**TASK DESCRIPTION:** In the listing below, the answer starts at the line that has "power_and_ir_drop,p_total,3.96,mW" and stops after the line that has "critical_path,critPathRequiredTime,5.00,ns"; please repeat that part exactly and nothing more.

**EXCERPTED RECORDS:**
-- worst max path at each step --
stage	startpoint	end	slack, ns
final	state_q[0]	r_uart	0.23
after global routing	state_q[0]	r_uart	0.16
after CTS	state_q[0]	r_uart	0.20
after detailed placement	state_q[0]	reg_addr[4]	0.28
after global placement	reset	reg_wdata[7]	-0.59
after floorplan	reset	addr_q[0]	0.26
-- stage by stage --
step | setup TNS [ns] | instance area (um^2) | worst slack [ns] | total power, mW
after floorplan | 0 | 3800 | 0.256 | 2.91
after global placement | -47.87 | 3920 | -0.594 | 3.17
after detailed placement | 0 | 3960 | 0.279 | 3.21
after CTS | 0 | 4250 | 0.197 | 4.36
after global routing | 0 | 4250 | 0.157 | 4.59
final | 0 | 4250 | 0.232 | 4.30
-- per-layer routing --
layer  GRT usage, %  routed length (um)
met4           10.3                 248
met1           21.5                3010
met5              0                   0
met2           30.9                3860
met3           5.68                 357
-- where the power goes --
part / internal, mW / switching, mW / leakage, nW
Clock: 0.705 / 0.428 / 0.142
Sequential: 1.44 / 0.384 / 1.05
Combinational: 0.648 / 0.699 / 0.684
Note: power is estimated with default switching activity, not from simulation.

...

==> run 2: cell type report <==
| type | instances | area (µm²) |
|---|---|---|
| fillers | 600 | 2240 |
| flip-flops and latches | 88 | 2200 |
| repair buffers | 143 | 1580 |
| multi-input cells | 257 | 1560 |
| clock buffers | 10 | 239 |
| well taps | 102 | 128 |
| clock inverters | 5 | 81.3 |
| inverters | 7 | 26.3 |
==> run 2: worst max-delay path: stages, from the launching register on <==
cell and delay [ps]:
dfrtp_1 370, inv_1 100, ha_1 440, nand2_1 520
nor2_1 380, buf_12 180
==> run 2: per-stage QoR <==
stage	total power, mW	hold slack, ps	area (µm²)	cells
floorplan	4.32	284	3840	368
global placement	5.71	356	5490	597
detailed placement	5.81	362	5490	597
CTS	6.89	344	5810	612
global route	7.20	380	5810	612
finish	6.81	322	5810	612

--

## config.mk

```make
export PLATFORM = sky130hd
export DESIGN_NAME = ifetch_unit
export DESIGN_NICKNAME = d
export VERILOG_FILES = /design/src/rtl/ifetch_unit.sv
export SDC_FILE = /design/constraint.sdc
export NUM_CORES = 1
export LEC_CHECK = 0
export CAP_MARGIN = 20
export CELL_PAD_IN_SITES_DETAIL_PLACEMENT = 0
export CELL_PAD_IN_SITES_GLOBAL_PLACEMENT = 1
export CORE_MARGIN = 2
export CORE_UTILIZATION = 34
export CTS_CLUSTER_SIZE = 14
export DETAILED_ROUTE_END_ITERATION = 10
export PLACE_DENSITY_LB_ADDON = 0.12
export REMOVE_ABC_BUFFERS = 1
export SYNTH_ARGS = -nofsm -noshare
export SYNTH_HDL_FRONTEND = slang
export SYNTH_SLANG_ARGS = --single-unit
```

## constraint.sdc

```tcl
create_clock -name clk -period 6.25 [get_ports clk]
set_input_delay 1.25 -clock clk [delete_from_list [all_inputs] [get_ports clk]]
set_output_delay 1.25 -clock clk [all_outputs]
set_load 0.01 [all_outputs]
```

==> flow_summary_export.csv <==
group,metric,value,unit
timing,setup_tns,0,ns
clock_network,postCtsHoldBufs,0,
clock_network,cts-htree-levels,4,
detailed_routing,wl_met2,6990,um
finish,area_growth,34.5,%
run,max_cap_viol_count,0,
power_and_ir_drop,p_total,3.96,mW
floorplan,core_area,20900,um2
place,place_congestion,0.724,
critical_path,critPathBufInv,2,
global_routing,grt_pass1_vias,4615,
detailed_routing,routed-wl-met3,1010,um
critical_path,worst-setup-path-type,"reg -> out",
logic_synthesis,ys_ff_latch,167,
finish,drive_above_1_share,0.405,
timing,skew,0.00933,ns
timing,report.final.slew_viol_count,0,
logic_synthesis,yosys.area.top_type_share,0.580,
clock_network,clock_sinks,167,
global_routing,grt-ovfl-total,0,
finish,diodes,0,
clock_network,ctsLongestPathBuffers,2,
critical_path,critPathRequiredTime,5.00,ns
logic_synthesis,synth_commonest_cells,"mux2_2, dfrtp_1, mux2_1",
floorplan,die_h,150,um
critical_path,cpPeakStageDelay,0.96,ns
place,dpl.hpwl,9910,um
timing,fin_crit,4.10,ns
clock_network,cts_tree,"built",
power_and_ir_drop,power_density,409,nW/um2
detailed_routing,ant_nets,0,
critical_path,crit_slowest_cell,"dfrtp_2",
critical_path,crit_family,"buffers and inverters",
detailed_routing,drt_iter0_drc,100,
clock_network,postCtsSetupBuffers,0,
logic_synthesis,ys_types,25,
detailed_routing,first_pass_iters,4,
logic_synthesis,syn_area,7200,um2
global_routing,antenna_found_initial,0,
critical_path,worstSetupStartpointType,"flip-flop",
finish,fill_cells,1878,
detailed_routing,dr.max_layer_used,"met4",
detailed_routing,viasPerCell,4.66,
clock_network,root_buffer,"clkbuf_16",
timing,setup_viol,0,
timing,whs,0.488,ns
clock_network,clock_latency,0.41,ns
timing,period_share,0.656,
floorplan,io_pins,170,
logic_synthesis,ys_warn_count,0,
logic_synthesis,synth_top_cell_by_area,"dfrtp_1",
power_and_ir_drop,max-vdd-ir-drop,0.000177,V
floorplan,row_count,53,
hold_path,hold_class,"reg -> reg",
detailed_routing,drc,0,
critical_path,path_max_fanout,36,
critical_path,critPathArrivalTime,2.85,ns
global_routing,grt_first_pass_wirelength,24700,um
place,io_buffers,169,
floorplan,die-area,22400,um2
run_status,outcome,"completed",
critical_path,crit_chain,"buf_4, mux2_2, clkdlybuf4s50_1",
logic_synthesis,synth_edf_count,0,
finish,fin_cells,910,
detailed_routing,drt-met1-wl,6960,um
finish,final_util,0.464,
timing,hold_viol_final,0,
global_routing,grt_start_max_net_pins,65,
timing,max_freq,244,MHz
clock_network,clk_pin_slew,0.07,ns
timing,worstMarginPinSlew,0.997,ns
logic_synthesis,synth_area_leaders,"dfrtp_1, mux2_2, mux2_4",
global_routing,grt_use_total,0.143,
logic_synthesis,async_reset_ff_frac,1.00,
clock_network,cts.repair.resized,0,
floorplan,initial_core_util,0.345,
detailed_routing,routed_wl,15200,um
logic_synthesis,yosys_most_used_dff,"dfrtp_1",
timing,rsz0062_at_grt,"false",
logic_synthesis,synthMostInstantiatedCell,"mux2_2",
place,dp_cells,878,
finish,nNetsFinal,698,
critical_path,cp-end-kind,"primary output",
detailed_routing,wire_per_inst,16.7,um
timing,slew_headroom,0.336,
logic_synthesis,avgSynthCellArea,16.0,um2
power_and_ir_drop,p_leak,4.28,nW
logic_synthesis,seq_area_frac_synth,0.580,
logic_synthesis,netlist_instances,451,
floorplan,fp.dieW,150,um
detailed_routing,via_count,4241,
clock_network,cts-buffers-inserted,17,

**OUTPUT OF THE TASK:**
power_and_ir_drop,p_total,3.96,mW
floorplan,core_area,20900,um2
place,place_congestion,0.724,
critical_path,critPathBufInv,2,
global_routing,grt_pass1_vias,4615,
detailed_routing,routed-wl-met3,1010,um
critical_path,worst-setup-path-type,"reg -> out",
logic_synthesis,ys_ff_latch,167,
finish,drive_above_1_share,0.405,
timing,skew,0.00933,ns
timing,report.final.slew_viol_count,0,
logic_synthesis,yosys.area.top_type_share,0.580,
clock_network,clock_sinks,167,
global_routing,grt-ovfl-total,0,
finish,diodes,0,
clock_network,ctsLongestPathBuffers,2,
critical_path,critPathRequiredTime,5.00,ns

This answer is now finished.